Data excerpts
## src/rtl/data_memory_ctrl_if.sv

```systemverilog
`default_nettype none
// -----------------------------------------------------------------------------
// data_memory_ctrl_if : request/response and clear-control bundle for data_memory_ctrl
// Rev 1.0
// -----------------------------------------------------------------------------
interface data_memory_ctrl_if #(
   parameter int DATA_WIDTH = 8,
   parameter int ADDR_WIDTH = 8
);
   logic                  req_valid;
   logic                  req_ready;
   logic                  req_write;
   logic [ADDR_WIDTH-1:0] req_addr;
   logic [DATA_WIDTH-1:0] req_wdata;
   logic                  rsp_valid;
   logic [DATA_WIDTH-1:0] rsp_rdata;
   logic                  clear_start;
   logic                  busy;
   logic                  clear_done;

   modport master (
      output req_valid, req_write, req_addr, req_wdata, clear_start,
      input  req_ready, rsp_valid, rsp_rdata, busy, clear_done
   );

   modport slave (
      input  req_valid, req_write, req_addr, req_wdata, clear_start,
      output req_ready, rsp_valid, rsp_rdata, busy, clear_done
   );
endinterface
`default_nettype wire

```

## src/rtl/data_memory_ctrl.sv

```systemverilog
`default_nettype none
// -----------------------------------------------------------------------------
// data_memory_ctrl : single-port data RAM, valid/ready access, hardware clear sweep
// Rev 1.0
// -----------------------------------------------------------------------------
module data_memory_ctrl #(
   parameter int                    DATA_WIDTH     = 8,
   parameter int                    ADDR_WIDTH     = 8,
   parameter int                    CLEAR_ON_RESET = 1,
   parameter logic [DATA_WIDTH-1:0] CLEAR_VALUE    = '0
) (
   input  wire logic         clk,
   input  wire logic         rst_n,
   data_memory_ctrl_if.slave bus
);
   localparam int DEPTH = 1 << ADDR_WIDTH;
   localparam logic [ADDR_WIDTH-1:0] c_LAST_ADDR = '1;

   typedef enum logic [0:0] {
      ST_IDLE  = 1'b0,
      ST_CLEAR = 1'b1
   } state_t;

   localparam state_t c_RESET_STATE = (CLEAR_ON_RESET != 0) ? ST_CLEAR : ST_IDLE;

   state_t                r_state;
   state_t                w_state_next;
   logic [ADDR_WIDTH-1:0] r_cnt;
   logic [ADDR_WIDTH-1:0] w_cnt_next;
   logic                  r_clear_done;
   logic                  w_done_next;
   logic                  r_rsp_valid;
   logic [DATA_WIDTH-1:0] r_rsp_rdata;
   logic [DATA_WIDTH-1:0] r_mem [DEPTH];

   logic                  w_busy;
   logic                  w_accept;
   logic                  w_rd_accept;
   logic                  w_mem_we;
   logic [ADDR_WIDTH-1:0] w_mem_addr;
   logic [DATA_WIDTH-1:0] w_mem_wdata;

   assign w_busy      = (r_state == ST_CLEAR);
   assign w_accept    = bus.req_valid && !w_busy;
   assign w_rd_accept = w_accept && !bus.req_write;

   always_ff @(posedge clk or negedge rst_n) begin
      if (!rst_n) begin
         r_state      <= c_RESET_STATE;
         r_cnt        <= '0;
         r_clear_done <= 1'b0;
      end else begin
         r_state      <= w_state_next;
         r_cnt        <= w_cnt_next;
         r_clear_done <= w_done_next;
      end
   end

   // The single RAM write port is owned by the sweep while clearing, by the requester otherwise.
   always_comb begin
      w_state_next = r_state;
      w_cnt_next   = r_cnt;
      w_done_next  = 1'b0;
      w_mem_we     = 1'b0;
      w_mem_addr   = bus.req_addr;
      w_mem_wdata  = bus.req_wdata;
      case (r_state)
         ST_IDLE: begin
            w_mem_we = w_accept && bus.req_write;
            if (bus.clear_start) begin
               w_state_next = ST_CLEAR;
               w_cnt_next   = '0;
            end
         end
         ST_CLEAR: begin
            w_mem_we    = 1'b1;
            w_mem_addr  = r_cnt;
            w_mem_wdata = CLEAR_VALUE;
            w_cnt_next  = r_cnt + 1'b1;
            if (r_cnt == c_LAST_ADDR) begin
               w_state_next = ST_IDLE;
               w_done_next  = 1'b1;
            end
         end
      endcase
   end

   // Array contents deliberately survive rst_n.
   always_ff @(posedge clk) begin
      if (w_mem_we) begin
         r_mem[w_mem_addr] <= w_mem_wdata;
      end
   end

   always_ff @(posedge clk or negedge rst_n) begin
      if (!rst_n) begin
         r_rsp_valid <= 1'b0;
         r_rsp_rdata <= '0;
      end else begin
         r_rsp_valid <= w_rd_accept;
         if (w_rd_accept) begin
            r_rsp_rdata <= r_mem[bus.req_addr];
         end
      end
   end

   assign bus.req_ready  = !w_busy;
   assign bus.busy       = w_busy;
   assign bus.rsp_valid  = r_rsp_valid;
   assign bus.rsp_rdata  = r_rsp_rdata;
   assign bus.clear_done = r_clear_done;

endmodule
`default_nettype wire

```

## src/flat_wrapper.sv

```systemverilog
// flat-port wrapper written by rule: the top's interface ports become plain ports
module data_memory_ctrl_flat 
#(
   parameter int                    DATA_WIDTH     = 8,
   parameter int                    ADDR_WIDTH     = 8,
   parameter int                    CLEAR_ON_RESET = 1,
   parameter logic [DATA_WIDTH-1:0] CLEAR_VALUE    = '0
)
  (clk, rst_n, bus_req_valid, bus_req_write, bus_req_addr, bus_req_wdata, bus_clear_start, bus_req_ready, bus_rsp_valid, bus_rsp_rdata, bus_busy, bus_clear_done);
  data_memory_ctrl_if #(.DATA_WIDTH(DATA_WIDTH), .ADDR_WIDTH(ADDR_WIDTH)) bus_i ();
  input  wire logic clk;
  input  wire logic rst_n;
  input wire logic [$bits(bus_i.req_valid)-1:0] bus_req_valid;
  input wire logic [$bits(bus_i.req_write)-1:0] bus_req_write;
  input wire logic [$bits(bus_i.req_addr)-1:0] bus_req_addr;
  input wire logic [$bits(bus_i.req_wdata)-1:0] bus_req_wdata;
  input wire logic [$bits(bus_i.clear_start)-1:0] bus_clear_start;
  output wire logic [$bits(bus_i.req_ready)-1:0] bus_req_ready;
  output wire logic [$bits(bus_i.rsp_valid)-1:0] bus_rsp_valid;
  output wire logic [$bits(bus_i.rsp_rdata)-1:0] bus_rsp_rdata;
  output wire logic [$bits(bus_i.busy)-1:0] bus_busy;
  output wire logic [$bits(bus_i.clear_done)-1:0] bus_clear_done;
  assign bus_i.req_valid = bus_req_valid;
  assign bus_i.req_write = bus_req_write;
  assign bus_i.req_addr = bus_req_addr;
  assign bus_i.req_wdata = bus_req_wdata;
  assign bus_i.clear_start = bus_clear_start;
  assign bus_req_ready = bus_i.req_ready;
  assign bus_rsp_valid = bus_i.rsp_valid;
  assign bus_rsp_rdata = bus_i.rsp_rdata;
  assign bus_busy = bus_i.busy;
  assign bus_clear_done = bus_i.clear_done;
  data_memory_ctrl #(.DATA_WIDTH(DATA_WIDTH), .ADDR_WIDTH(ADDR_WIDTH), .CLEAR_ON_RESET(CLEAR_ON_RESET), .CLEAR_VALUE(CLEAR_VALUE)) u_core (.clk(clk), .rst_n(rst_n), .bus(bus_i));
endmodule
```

==

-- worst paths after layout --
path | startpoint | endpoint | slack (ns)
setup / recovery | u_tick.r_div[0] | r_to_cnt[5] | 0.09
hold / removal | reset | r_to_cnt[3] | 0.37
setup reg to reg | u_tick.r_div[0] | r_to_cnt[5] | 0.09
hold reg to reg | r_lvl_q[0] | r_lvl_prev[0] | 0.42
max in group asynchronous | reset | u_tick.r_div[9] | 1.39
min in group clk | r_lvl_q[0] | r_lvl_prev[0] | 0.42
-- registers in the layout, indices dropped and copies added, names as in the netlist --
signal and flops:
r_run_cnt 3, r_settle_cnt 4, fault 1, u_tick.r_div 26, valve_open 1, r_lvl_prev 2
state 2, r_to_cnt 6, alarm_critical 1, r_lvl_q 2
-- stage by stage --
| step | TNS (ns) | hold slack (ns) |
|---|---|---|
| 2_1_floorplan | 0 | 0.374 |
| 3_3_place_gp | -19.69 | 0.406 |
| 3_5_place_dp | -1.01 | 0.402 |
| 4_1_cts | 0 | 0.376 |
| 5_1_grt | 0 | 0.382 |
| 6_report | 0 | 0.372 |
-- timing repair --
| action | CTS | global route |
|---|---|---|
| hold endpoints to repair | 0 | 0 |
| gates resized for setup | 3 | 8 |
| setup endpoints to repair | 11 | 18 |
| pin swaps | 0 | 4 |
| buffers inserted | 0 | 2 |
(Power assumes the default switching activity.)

...

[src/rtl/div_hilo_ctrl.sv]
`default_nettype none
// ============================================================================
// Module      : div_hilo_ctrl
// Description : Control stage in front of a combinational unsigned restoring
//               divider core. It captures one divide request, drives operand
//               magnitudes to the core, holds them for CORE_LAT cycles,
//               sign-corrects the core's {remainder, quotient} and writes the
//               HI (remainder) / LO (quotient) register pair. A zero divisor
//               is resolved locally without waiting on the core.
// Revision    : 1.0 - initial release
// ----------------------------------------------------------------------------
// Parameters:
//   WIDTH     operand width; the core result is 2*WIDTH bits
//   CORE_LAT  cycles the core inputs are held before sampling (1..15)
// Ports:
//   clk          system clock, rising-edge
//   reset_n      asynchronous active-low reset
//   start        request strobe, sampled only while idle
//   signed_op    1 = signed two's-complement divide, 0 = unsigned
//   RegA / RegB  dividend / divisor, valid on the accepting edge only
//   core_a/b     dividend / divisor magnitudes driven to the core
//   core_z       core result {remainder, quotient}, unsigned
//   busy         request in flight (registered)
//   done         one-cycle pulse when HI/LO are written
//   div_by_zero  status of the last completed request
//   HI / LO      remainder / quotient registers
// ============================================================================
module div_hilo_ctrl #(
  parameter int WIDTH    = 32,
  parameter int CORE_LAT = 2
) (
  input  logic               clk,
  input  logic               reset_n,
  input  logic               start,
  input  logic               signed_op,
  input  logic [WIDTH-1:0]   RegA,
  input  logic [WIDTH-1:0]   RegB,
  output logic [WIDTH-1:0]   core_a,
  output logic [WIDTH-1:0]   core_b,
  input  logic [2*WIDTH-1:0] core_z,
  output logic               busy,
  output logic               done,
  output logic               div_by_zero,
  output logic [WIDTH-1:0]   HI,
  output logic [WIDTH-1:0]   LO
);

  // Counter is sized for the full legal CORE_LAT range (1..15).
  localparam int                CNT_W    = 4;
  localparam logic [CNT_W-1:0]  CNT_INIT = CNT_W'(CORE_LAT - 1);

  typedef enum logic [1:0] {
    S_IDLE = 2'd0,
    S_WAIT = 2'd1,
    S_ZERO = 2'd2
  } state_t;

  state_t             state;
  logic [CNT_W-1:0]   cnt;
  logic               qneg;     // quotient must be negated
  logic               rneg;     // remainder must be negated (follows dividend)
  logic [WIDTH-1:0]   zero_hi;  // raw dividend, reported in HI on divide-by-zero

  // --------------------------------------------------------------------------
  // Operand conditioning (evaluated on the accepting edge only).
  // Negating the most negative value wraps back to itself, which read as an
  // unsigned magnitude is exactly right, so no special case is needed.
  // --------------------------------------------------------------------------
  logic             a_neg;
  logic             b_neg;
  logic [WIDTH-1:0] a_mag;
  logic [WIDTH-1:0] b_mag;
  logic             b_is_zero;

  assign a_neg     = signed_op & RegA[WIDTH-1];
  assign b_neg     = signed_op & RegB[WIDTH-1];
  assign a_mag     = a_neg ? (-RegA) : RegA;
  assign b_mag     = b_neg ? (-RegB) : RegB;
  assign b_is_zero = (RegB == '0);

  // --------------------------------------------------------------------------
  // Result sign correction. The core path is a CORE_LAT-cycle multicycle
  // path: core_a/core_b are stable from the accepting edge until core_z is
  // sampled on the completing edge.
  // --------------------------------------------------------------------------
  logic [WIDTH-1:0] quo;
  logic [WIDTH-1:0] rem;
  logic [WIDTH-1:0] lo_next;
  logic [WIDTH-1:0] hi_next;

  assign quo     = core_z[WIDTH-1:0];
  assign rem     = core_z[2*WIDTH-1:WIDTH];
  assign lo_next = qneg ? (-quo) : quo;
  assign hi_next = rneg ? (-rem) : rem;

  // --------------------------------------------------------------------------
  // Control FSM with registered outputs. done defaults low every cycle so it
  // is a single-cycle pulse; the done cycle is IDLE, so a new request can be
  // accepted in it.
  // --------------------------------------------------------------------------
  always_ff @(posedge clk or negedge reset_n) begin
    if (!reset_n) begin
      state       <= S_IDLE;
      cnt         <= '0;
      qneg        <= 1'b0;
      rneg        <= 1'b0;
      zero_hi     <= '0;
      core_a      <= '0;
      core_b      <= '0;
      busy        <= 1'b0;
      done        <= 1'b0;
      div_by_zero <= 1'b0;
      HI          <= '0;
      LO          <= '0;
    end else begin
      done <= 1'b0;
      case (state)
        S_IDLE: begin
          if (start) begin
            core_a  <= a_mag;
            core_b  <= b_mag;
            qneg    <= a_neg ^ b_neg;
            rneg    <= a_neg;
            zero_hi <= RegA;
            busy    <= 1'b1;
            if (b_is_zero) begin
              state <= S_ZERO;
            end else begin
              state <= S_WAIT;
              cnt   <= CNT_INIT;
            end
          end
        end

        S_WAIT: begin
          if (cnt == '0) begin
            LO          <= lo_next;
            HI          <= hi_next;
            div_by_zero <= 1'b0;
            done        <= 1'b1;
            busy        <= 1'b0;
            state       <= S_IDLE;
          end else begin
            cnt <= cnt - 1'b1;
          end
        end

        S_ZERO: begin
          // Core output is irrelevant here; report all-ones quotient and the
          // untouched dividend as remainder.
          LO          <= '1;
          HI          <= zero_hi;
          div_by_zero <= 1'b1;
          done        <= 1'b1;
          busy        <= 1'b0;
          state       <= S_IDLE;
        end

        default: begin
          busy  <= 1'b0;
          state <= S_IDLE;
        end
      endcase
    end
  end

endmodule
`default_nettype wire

The problem
From the material above, set down exactly the lines between the line holding "-1.01 | 0.402 |" and the line holding "swaps | 0 | 4 |", inclusive. Include nothing else.

Result of the exercise
| 3_5_place_dp | -1.01 | 0.402 |
| 4_1_cts | 0 | 0.376 |
| 5_1_grt | 0 | 0.382 |
| 6_report | 0 | 0.372 |
-- timing repair --
| action | CTS | global route |
|---|---|---|
| hold endpoints to repair | 0 | 0 |
| gates resized for setup | 3 | 8 |
| setup endpoints to repair | 11 | 18 |
| pin swaps | 0 | 4 |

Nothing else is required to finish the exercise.